Activation of the PhoPR-Mediated Response to Phosphate Limitation Is Regulated by Wall Teichoic Acid Metabolism in Bacillus subtilis

Abstract

Phosphorous is essential for cell viability. To ensure an adequate supply under phosphate limiting conditions, bacteria induce a cohort of enzymes to scavenge for phosphate, and a high affinity transporter for its uptake into the cell. This response is controlled by a two-component signal transduction system named PhoBR in Escherichia coli and PhoPR in Bacillus subtilis. PhoR is a sensor kinase whose activity is responsive to phosphate availability. Under phosphate limiting conditions, PhoR exists in kinase mode that phosphorylates its cognate response regulator (PhoB, PhoP). When activated, PhoB∼P/PhoP∼P execute changes in gene expression that adapt cells to the phosphate limited state. Under phosphate replete conditions, PhoR exists in phosphatase mode that maintains PhoB/PhoP in an inactive, non-phosphorylated state. The mechanism by which phosphate availability is sensed and how it controls the balance between PhoR kinase and phosphatase activities has been studied in E. coli and B. subtilis. Two different mechanisms have emerged. In the most common mechanism, PhoR activity is responsive to phosphate transport through a PstSCAB/PhoU signaling complex that relays the conformational status of the transporter to PhoR. In the second mechanism currently confined to B. subtilis, PhoR activity is responsive to wall teichoic acid metabolism whereby biosynthetic intermediates can promote or inhibit PhoR autokinase activity. Variations of both mechanisms are found that allow each bacterial species to adapt to phosphate availability in their particular environmental niche.

Keywords: PhoBR Escherichia coli; PhoPR Bacillus subtilis; control of PhoR activity; phosphate limitation; phosphate transport mechanism; wall teichoic acid metabolism mechanism.

FIGURE 1

A model for controlling the balance between PhoR autokinase and phosphatase activities in E. coli generated by conformational changes in the PstSCAB phosphate transporter. The PhoR protein can exist in either autokinase mode during conditions of phosphate limitation (A) or in phosphatase mode during conditions of phosphate sufficiency (B). It is proposed that these alternate states are determined by different conformations of the PstSCAB transporter that are relayed to PhoR by PhoU to determine its activity.

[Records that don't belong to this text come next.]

`src/rtl/imm_decode_stage.sv`:
```
// Pipelined immediate decoder: classifies an RV32/RV64 instruction word,
// builds the extended immediate and pushes the result through PIPE_DEPTH
// elastic register stages. Also counts accepted illegal instructions.
module imm_decode_stage #(
    parameter int XLEN       = 32,
    parameter int PIPE_DEPTH = 1,
    parameter int CNT_W      = 8
) (
    input  logic             clk,
    input  logic             reset,
    input  logic             in_valid,
    output logic             in_ready,
    input  logic [31:0]      instr,
    output logic             out_valid,
    input  logic             out_ready,
    output logic [2:0]       imm_src,
    output logic [XLEN-1:0]  imm,
    output logic             illegal,
    output logic [6:0]       opcode,
    output logic [CNT_W-1:0] err_count,
    input  logic             err_clear
);

    typedef struct packed {
        logic [2:0]      src;
        logic [XLEN-1:0] imm;
        logic            illegal;
        logic [6:0]      opcode;
    } result_t;

    localparam result_t RESULT_RST = '{src: 3'b111, imm: '0, illegal: 1'b0, opcode: 7'd0};

    // Raw immediate fields, signed so that a size cast sign-extends them.
    logic signed [11:0] imm_i;
    logic signed [11:0] imm_s;
    logic signed [12:0] imm_b;
    logic signed [20:0] imm_j;
    logic signed [31:0] imm_u;

    assign imm_i = instr[31:20];
    assign imm_s = {instr[31:25], instr[11:7]};
    assign imm_b = {instr[31], instr[7], instr[30:25], instr[11:8], 1'b0};
    assign imm_j = {instr[31], instr[19:12], instr[20], instr[30:21], 1'b0};
    assign imm_u = {instr[31:12], 12'b0};

    result_t                 dec;
    result_t                 stage_q [PIPE_DEPTH];
    result_t                 up_d    [PIPE_DEPTH];
    logic [PIPE_DEPTH-1:0]   stage_v;
    logic [PIPE_DEPTH-1:0]   up_v;
    logic [PIPE_DEPTH-1:0]   rdy;
    logic [PIPE_DEPTH-1:0]   dn_rdy;
    logic                    accept;

    // Combinational format decode; anything unrecognised falls back to 111/0.
    always_comb begin
        dec        = RESULT_RST;
        dec.opcode = instr[6:0];
        if (instr[1:0] != 2'b11) begin
            dec.illegal = 1'b1;
        end else begin
            case (instr[6:0])
                7'b0110111, 7'b0010111: begin
                    dec.src = 3'b100;
                    dec.imm = XLEN'(imm_u);
                end
                7'b1101111: begin
                    dec.src = 3'b011;
                    dec.imm = XLEN'(imm_j);
                end
                7'b1100111, 7'b0000011, 7'b0010011, 7'b0001111: begin
                    dec.src = 3'b000;
                    dec.imm = XLEN'(imm_i);
                end
                7'b1100011: begin
                    dec.src = 3'b010;
                    dec.imm = XLEN'(imm_b);
                end
                7'b0100011: begin
                    dec.src = 3'b001;
                    dec.imm = XLEN'(imm_s);
                end
                7'b1110011: begin
                    if (instr[14:12] != 3'b000) begin
                        dec.src = 3'b101;
                        dec.imm = XLEN'(instr[19:15]);
                    end
                end
                7'b0110011: dec.illegal = 1'b0;
                default:    dec.illegal = 1'b1;
            endcase
        end
    end

    // Ready chain from the output backwards, plus upstream valid/data per stage.
    always_comb begin
        logic r;
        r = out_ready;
        for (int i = PIPE_DEPTH - 1; i >= 0; i--) begin
            dn_rdy[i] = r;
            r         = !stage_v[i] || r;
            rdy[i]    = r;
        end
        up_v[0] = in_valid;
        up_d[0] = dec;
        for (int i = 1; i < PIPE_DEPTH; i++) begin
            up_v[i] = stage_v[i-1];
            up_d[i] = stage_q[i-1];
        end
    end

    // Elastic stage registers: load when upstream offers and we are ready,
    // otherwise drop valid once the downstream side has taken the contents.
    always_ff @(posedge clk or posedge reset) begin
        if (reset) begin
            stage_v <= '0;
            for (int i = 0; i < PIPE_DEPTH; i++) begin
                stage_q[i] <= RESULT_RST;
            end
        end else begin
            for (int i = 0; i < PIPE_DEPTH; i++) begin
                if (up_v[i] && rdy[i]) begin
                    stage_v[i] <= 1'b1;
                    stage_q[i] <= up_d[i];
                end else if (dn_rdy[i]) begin
                    stage_v[i] <= 1'b0;
                end
            end
        end
    end

    assign accept = in_valid && in_ready;

    // Saturating illegal counter, counted at accept time; clear has priority.
    always_ff @(posedge clk or posedge reset) begin
        if (reset) begin
            err_count <= '0;
        end else if (err_clear) begin
            err_count <= '0;
        end else if (accept && dec.illegal && (err_count != '1)) begin
            err_count <= err_count + 1'b1;
        end
    end

    assign in_ready  = rdy[0];
    assign out_valid = stage_v[PIPE_DEPTH-1];
    assign imm_src   = stage_q[PIPE_DEPTH-1].src;
    assign imm       = stage_q[PIPE_DEPTH-1].imm;
    assign illegal   = stage_q[PIPE_DEPTH-1].illegal;
    assign opcode    = stage_q[PIPE_DEPTH-1].opcode;

endmodule

```
`config.mk`:
```
export PLATFORM = sky130hd
export DESIGN_NAME = imm_decode_stage
export DESIGN_NICKNAME = d
export VERILOG_FILES = /design/src/rtl/imm_decode_stage.sv
export SDC_FILE = /design/constraint.sdc
export NUM_CORES = 1
export LEC_CHECK = 0
export ABC_AREA = 1
export CORE_AREA = 2 2 78 80
export DETAILED_ROUTE_END_ITERATION = 6
export DIE_AREA = 0 0 80 82
export PLACE_DENSITY = 0.84
export SLEW_MARGIN = 20
export SYNTH_ARGS = -nofsm -noshare
export SYNTH_HDL_FRONTEND = slang
export SYNTH_SLANG_ARGS = --single-unit
```
`constraint.sdc`:
```
create_clock -name clk -period 4.3 [get_ports clk]
set_clock_uncertainty 0.15 [all_clocks]
set_input_delay 0.645 -clock clk [delete_from_list [all_inputs] [get_ports clk]]
set_output_delay 0.645 -clock clk [all_outputs]
set_load 0.02 [all_outputs]
```
==> flow_metrics.tcl <==
set metrics [dict create \
    status "finished clean" \
    p_per_area_nw_per_um2 290.8 \
    cts_num_sinks 52 \
    critical_path.startpoint "instr[0]" \
    criticalPathCategory "in2reg" \
    finalInstanceArea_um2 3820 \
    coreArea_um2 5746 \
    post-route-min-period_ns 2.638 \
    drt_wl_total_um 7289 \
    place.gp.congestion 0.8854 \
    cts-root-buf "clkbuf_8" \
    nets 503 \
    end_kind "register" \
    cp.required_ns 4.39 \
    gr-usage-all-layers_pct 23.51 \
    ys_types 23 \
    max_cap_violations 0 \
    dp.cells 533 \
    fmax_mhz 379.1 \
    dpl.hpwl_um 5379 \
    leakage_nw 2.009 \
    grt_first_pass_wirelength_um 12070 \
    hold_violations 0 \
    multi_input_area_um2 1313 \
    antenna_found_initial 0 \
    synth_edf_count 0 \
    nFillCells 512 \
    grt_pass1_vias 2623 \
    final_cells 541 \
    cts_tree "yes" \
    core.rowCount 28 \
    grt_overflow 0 \
    ys_ff_latch 52 \
    crit_path_start_kind "primary input" \
    drtIter0Drc 261 \
    arrival_ns 2.72 \
    synthesis.area_um2 2770 \
    drc 0 \
    setup_tns_ns 0 \
    cts_buffers 5 \
    vdd_ir_drop_max_mv 0.1752 \
    start_util_pct 48.21 \
    yosys_warnings 0 \
    drive_gt1_share_pct 8.584 \
    p_total_mw 1.111 \
    setup_viol 0 \
    viasPerCell 5.124 \
    dieArea_um2 6560 \
    clkLatencyLatePin_ns 0.30 \
    maxSlewViolCount 0 \
    rsz0062_at_grt "false" \
    detail-route-antenna-nets 0 \
    synth_nets 417 \
    port_buffers 89 \
    place_area_um2 3711 \
    worst-path-max-fanout 13 \
    holdBufCountCts 0 \
    seq_area_frac_synth_pct 47.11 \
    vias 2772 \
    seq_area_um2 1305 \
    clockBufferDepth 2 \
    ctsResizeCount 0 \
    syn_avg_cell_area_um2 7.309 \
    die_x_um 80 \
    drt-pass1-iter-count 4 \
    r2r_start "out_valid" \
    cts_max_level 2 \
    worstRegToRegCells 8 \
    ys_async_sr_fraction_pct 100.0 \
    grt_max_degree 53 \
    die_y_um 82 \
    io_pins 90 \
    syn_to_final_growth_pct 37.90 \
    r2r-end "err_count[0]" \
    diodes 0 \
    synthFlopType "dfrtp_1" \
    path_clk_slew_ns 0.09 \
    cts_setup_buffers 0 \
    hp-class "reg2reg" \
    syn_inst 379 \
    slew_headroom_pct 41.98 \
    period_share_pct 61.34 \
    wl_per_cell_um 13.47 \
    worst_slew_pin_slew_ns 0.8703 \
    r2r_slack_ns 2.32 \
    cp-endpoint "imm[20]" \
]
[area by class of cell]
| class | instances | share of cell area (%) |
|---|---|---|
| inverter | 25 | 2.489 |
| clock inverter | 2 | 0.9171 |
| sequential | 52 | 34.16 |
| multi-input combinational | 290 | 34.36 |
| clock buffer | 6 | 1.900 |
| tap | 75 | 2.457 |
| timing repair buffer | 91 | 23.71 |
[state kept, by name (all words and copies together), names as in the netlist]
name and flops:
err_count 8, opcode 7, illegal 1, imm_src 3, imm 32, out_valid 1
[critical path, cell delays in order]
cell,delay [ns]
clkdlybuf4s50_1,0.49
nand2_2,0.12
nor2_1,0.59
nand2_1,0.17
nand2_2,0.15
nor2_4,0.06
nand3_4,0.11
nand2_4,0.14
nand2_1,0.11
nand2_1,0.06
nand2_1,0.08
[where the power goes]
group	switching (mW)	internal, mW
Combinational	0.134	0.106
Sequential	0.0207	0.521
Clock	0.156	0.173
Total	0.311	0.800
[metrics by stage]
step / setup slack, ns / hold WS, ns / utilization (%)
global placement: 1.487 / 0.3097 / 64.59
CTS: 1.667 / 0.3366 / 66.46
global route: 1.462 / 0.3566 / 66.49
detailed placement: 1.366 / 0.3143 / 64.59
floorplan: 2.252 / 0.3509 / -
finish: 1.662 / 0.3312 / 66.49
[metal layers]
layer	GRT usage (%)	vias to the layer above	share of wire (%)
met3	4.066	12	6.8
li1	-	1361	-
met2	38.42	114	47
met5	0	-	0
met4	6.949	0	1.6
met1	32.29	1285	44
[cell usage after synthesis (2+ instances only)]
cell / instances / area, µm²
a21oi_1: 5 / 25.02
buf_2: 2 / 10.01
clkbuf_1: 9 / 33.78
dfrtp_1: 49 / 1226
dfstp_2: 3 / 78.83
inv_1: 23 / 86.33
inv_2: 2 / 7.510
nand2_1: 173 / 649.4
nand2_2: 15 / 93.84
nand2_4: 3 / 33.78
nand3_1: 47 / 235.2
nand4_1: 2 / 12.51
nor2_1: 17 / 63.81
nor2_2: 2 / 12.51
nor2_4: 2 / 22.52
nor3_1: 5 / 25.02
o21ai_0: 14 / 70.07
[cell usage in the layout, fill, tap and decap left out]
cell type / count
nand4_1: 2
a21boi_0: 1
nor2_4: 2
clkbuf_1: 1
nor3_1: 5
dfstp_2: 3
inv_2: 2
nand3_2: 1
nand4_4: 1
inv_1: 22
clkdlybuf4s50_1: 89
ha_1: 1
dfrtp_1: 49
clkinv_2: 2
clkbuf_8: 5
nand3_4: 1
bufinv_16: 1
nand2_2: 15
a21oi_1: 5
nor2_1: 17
o21ai_0: 14
nand2_4: 3
nand3_1: 47
nand2_1: 173
buf_4: 2
nor2_2: 2
[how the worst min path moves through the flow]
stage                    start    endpoint  slack (ns)  cells past startpoint
floorplan           imm_src[0]  imm_src[0]        0.35                      2
global placement    imm_src[1]  imm_src[1]        0.31                      2
detailed placement     imm[31]     imm[31]        0.31                      2
CTS                 imm_src[1]  imm_src[1]        0.34                      2
global route        imm_src[1]  imm_src[1]        0.36                      2
finish              imm_src[1]  imm_src[1]        0.33                      2
[cells by family (layout without fill, tap and decap cells)]
family,count (synthesis),after routing,share of synthesized area (%)
fa+ha+maj,1,1,0.4516
simple gates,269,269,43.22
buf+inv,37,124,5.510
compound gates,20,20,3.704
flops,52,52,47.11
(Power assumes the default switching activity.)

When PstSCAB is in a closed outward facing conformation (A) the PhoU adaptor protein is either unable to interact with PhoR (PhoU solid lines), or interacts with the PAS domain of PhoR to promote autokinase activity (PhoU broken lines) during conditions of phosphate limitation. The cognate PhoB response regulator is phosphorylated in this condition. However, when PstSCAB is in an open inward facing conformation (B) the PhoU adaptor protein interacts with the PAS domain of PhoR to promote phosphatase activity during conditions of phosphate sufficiency. The cognate PhoB response regulator is dephosphorylated in this condition. This diagram is an adaptation of the models and figures presented in Hsieh and Wanner (2010) and Vuppada et al. (2018).

FIGURE 2

A model for controlling the balance between PhoR autokinase and phosphatase activities in B. subtilis and B. spizizenii generated by intermediates in wall teichoic acid metabolism. In B. subtilis and B. spizizenii it is proposed that autokinase and phosphatase modes of PhoR activity are determined by WTA biosynthetic intermediates levels. (A) The metabolic pathway for WTA biosynthesis in B. spizizenii is shown with the final Lipid V product being composed of poly(ribitol phosphate) attached to a lipid carrier (jagged lines) by a linker composed of pyrophosphate, modified sugars (GlcNAc, ManNAc) and a single glycerol phosphate moiety. The genomic organization of the biosynthetic genes is shown in the box. It is proposed that the TarA or TarB enzyme product activates PhoR autokinase activity (arrows with broken lines to indicate a putative interaction). The level of activating intermediate will be determined by the balance between WTA and teichuronic acid synthesis in phosphate limited cells because of the reciprocal relationship between these two metabolic pathways. (B) The metabolic pathway for WTA biosynthesis in B. subtilis is shown with the final Lipid V product being composed of poly(glycerol phosphate). The genomic organization of the biosynthetic genes (in box) shows that the tagAB operon is repressed by activated PhoP∼P (-). It is proposed that the TagA or TagB enzyme product activates PhoR autokinase activity (arrows with broken lines). However, in B. subtilis Lipid V composed of poly(glycerol phosphate) can inhibit PhoR autokinase activity (shown in vitro, blue line with block). Thus the balance between PhoR autokinase and phosphatase activities will be determined by the level of the activating intermediates (TagA or TagB, black arrows), by the extent to which teichuronic acid synthesis is activated and WTA synthesis is repressed by PhoP∼P and by the level of the inhibitory Lipid V composed of poly(glycerol phosphate), blue line with block).